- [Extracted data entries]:
********

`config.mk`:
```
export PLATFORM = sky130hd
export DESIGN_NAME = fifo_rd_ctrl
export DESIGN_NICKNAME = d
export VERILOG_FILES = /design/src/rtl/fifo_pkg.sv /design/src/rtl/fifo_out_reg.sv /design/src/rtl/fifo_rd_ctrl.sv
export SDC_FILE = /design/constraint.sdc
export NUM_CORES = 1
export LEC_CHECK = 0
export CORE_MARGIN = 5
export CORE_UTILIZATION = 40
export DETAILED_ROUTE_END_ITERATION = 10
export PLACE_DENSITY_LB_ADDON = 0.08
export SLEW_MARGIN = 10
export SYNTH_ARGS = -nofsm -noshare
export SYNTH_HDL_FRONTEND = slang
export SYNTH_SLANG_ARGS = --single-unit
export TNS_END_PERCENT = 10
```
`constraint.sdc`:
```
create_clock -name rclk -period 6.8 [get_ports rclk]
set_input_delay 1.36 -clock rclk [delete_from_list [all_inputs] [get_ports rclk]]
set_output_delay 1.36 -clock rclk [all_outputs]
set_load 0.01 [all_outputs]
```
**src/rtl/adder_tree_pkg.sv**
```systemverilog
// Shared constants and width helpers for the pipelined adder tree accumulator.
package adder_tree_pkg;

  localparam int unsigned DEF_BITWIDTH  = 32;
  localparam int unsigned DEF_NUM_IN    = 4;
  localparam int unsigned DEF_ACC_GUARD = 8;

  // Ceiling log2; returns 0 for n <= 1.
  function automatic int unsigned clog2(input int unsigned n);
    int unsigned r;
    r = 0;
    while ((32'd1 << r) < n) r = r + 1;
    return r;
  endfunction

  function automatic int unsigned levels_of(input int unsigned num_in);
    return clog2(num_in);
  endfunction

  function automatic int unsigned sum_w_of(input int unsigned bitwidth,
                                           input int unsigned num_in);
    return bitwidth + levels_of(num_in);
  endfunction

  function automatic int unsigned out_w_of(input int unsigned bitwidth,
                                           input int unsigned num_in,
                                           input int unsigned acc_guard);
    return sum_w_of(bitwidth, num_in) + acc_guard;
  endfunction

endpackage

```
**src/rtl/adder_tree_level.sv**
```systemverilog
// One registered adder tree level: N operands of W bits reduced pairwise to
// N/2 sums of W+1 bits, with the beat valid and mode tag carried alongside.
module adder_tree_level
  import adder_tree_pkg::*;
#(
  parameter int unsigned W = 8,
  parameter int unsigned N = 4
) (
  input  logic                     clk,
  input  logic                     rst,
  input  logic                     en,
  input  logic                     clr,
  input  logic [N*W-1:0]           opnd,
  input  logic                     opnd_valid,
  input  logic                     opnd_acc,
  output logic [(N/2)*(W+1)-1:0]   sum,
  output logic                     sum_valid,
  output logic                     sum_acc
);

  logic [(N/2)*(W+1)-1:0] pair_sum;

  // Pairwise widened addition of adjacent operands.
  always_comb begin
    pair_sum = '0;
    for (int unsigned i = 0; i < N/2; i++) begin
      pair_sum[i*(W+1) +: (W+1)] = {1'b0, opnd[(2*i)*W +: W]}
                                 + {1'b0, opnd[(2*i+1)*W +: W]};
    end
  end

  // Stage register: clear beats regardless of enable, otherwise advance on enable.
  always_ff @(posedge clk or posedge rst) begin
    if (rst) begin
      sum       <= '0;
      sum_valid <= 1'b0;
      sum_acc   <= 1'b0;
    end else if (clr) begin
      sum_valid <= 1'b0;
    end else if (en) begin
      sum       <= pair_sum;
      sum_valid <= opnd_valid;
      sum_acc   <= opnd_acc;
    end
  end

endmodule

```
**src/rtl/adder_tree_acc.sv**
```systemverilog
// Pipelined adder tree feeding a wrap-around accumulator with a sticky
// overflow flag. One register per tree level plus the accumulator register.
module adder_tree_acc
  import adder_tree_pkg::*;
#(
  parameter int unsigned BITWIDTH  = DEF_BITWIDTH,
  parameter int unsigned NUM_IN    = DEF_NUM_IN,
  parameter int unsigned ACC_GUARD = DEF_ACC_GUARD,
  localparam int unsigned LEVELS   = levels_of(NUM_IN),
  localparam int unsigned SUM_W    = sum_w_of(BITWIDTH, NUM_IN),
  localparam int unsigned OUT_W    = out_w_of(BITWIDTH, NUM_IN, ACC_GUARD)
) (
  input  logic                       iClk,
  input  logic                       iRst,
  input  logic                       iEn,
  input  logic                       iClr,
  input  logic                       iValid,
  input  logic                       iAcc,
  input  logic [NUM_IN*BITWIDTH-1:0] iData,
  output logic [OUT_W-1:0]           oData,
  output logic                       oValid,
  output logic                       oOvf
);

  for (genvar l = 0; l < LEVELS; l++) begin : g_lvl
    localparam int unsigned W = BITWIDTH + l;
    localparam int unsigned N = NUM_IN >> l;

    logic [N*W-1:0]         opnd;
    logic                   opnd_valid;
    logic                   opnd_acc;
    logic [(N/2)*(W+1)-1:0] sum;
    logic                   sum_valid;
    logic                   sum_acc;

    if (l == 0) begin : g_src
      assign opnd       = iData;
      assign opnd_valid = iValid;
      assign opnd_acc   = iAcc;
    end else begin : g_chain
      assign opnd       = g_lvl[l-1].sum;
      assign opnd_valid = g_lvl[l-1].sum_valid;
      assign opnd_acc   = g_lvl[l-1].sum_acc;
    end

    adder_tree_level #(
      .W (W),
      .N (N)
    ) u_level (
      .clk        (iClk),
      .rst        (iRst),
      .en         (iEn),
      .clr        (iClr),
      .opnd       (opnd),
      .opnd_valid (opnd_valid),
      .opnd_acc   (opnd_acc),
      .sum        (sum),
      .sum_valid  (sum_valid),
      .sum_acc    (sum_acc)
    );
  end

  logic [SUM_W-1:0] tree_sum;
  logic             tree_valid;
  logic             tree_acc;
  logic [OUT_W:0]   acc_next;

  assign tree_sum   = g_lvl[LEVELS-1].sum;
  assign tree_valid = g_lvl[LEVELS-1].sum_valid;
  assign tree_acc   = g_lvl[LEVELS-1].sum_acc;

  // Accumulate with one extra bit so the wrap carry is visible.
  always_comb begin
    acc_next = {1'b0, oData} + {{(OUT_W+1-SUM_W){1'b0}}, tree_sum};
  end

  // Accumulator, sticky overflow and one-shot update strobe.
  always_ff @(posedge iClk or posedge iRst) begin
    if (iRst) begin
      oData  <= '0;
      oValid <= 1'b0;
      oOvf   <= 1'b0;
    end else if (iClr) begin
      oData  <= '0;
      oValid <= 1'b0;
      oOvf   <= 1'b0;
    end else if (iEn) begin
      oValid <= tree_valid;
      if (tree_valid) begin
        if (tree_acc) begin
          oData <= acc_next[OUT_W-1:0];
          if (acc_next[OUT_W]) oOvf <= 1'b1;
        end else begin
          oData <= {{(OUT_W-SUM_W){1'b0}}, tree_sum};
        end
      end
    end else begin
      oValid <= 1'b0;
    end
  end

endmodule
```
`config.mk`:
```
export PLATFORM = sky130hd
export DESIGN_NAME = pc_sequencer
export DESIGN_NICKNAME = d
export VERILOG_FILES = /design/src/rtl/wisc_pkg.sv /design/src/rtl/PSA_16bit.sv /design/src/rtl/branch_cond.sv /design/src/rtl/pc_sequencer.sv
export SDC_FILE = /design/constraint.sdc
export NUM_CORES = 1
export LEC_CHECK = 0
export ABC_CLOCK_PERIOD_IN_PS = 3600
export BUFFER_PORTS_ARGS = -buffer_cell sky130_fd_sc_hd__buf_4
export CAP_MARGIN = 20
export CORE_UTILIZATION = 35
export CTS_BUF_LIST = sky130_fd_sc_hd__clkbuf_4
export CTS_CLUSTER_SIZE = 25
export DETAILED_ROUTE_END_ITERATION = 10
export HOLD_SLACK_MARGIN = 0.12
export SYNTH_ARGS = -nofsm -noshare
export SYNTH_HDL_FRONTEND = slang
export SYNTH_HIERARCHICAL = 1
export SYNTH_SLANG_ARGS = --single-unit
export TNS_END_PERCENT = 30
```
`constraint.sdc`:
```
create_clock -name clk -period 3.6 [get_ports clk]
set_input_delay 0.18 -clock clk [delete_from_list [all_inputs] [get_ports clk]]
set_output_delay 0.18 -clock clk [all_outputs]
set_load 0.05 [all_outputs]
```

********

- [WHAT YOU ARE ASKED TO DO]: Some lines above hold the word "with". Copy all of them.

- [ANSWER TO THIS TASK]:
// N/2 sums of W+1 bits, with the beat valid and mode tag carried alongside.
// Pipelined adder tree feeding a wrap-around accumulator with a sticky
  // Accumulate with one extra bit so the wrap carry is visible.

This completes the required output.